# Problem to work on:
Lines with "inequality": please show every one of them from the listing below.
##########
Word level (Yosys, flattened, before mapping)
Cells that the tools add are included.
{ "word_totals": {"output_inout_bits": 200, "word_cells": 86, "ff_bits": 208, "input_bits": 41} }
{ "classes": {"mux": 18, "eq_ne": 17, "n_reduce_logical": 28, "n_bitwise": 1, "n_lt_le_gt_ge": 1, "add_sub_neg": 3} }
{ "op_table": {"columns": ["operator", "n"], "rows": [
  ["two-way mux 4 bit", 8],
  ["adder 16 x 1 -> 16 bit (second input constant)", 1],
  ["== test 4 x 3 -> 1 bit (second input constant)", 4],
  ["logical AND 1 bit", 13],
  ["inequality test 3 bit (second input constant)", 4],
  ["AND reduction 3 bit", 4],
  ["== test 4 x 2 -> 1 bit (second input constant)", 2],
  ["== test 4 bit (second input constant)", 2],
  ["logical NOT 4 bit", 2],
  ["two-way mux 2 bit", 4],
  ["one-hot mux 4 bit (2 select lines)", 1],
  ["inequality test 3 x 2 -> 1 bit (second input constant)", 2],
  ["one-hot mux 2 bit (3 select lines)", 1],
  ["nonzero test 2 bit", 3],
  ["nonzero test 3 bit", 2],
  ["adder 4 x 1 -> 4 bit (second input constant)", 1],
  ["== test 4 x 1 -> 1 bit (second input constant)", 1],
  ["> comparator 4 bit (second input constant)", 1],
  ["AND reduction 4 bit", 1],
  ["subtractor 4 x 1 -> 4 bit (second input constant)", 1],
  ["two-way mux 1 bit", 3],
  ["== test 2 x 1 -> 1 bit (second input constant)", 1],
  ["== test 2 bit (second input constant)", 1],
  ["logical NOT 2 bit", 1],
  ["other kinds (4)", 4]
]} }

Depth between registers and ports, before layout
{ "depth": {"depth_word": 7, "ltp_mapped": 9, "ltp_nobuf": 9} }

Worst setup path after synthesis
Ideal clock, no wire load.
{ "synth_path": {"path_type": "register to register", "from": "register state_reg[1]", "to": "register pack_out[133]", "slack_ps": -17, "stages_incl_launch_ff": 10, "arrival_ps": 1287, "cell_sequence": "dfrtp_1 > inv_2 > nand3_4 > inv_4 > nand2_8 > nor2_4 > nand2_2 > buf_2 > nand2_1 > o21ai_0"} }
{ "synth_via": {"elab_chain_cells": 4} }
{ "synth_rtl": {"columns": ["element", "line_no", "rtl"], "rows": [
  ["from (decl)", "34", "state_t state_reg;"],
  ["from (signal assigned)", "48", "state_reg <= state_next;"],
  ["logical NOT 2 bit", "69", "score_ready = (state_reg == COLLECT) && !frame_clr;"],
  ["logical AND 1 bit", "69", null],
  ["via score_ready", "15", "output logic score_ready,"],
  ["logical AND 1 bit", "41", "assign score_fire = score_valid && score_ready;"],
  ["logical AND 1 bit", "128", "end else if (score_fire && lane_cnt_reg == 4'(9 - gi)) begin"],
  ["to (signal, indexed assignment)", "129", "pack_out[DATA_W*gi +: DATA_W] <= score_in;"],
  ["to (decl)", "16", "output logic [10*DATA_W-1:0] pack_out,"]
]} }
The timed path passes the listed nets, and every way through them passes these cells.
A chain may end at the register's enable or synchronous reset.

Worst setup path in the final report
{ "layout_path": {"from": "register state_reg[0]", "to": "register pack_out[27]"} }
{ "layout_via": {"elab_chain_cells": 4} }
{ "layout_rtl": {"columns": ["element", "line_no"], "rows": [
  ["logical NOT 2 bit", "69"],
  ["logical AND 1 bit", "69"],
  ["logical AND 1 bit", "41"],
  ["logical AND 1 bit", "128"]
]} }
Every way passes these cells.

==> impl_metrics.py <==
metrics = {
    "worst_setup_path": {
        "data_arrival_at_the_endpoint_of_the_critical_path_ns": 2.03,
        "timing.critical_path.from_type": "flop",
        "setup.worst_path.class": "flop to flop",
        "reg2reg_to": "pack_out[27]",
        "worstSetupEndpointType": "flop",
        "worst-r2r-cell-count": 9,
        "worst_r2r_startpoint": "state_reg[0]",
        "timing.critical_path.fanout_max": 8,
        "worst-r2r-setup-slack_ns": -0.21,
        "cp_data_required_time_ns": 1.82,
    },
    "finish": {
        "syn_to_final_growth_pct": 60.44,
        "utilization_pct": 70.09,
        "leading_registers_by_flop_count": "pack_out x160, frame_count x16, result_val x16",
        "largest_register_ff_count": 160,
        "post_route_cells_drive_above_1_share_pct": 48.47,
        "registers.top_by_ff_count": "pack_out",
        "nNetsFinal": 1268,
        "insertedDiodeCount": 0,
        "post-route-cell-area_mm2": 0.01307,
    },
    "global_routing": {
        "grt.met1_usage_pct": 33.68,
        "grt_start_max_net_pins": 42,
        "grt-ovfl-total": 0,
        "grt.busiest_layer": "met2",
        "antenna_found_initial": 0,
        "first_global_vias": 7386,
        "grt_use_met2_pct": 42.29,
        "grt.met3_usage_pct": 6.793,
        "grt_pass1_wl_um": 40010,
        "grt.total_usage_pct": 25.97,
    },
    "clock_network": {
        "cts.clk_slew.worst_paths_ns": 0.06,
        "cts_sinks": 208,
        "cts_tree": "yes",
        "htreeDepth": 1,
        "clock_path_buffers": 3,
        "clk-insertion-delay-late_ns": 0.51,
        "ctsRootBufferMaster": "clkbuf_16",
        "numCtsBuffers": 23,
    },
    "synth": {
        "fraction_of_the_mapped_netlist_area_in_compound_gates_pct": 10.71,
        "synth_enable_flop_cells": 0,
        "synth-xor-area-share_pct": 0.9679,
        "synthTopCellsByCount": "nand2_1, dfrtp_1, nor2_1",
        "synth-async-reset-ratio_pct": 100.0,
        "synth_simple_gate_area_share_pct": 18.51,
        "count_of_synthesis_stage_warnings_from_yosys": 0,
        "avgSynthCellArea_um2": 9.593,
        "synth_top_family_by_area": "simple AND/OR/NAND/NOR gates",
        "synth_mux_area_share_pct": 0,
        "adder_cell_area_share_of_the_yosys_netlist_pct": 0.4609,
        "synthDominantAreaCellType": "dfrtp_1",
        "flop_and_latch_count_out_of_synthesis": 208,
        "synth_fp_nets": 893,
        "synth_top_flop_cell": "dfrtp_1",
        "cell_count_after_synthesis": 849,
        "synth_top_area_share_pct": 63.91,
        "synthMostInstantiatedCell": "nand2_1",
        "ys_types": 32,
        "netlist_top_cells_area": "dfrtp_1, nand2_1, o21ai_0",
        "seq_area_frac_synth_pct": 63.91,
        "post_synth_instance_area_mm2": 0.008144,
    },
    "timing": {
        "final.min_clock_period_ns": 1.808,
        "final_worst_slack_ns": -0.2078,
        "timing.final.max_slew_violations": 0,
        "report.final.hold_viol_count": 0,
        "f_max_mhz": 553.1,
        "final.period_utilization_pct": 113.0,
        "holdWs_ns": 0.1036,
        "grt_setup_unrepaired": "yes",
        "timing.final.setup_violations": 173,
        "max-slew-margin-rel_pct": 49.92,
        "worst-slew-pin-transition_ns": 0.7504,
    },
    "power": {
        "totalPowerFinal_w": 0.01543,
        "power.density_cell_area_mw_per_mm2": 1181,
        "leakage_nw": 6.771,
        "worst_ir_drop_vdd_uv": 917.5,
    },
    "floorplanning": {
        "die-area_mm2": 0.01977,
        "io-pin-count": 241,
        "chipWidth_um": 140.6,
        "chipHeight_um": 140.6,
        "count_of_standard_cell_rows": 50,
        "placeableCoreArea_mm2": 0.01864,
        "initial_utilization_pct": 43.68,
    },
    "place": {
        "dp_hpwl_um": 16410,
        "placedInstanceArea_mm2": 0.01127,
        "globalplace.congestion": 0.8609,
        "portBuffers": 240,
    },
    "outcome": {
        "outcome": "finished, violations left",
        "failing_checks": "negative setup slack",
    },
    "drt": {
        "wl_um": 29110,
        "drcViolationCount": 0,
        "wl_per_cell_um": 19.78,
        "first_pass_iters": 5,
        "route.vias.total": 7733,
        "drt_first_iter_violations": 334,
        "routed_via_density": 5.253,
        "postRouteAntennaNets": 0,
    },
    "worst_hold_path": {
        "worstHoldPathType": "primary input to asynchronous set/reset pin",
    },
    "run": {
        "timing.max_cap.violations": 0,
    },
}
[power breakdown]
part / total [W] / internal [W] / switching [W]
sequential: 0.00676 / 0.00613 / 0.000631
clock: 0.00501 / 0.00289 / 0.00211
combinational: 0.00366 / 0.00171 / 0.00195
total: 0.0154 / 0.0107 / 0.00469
##########
# Response to the exercise:
  ["inequality test 3 bit (second input constant)", 4],
  ["inequality test 3 x 2 -> 1 bit (second input constant)", 2],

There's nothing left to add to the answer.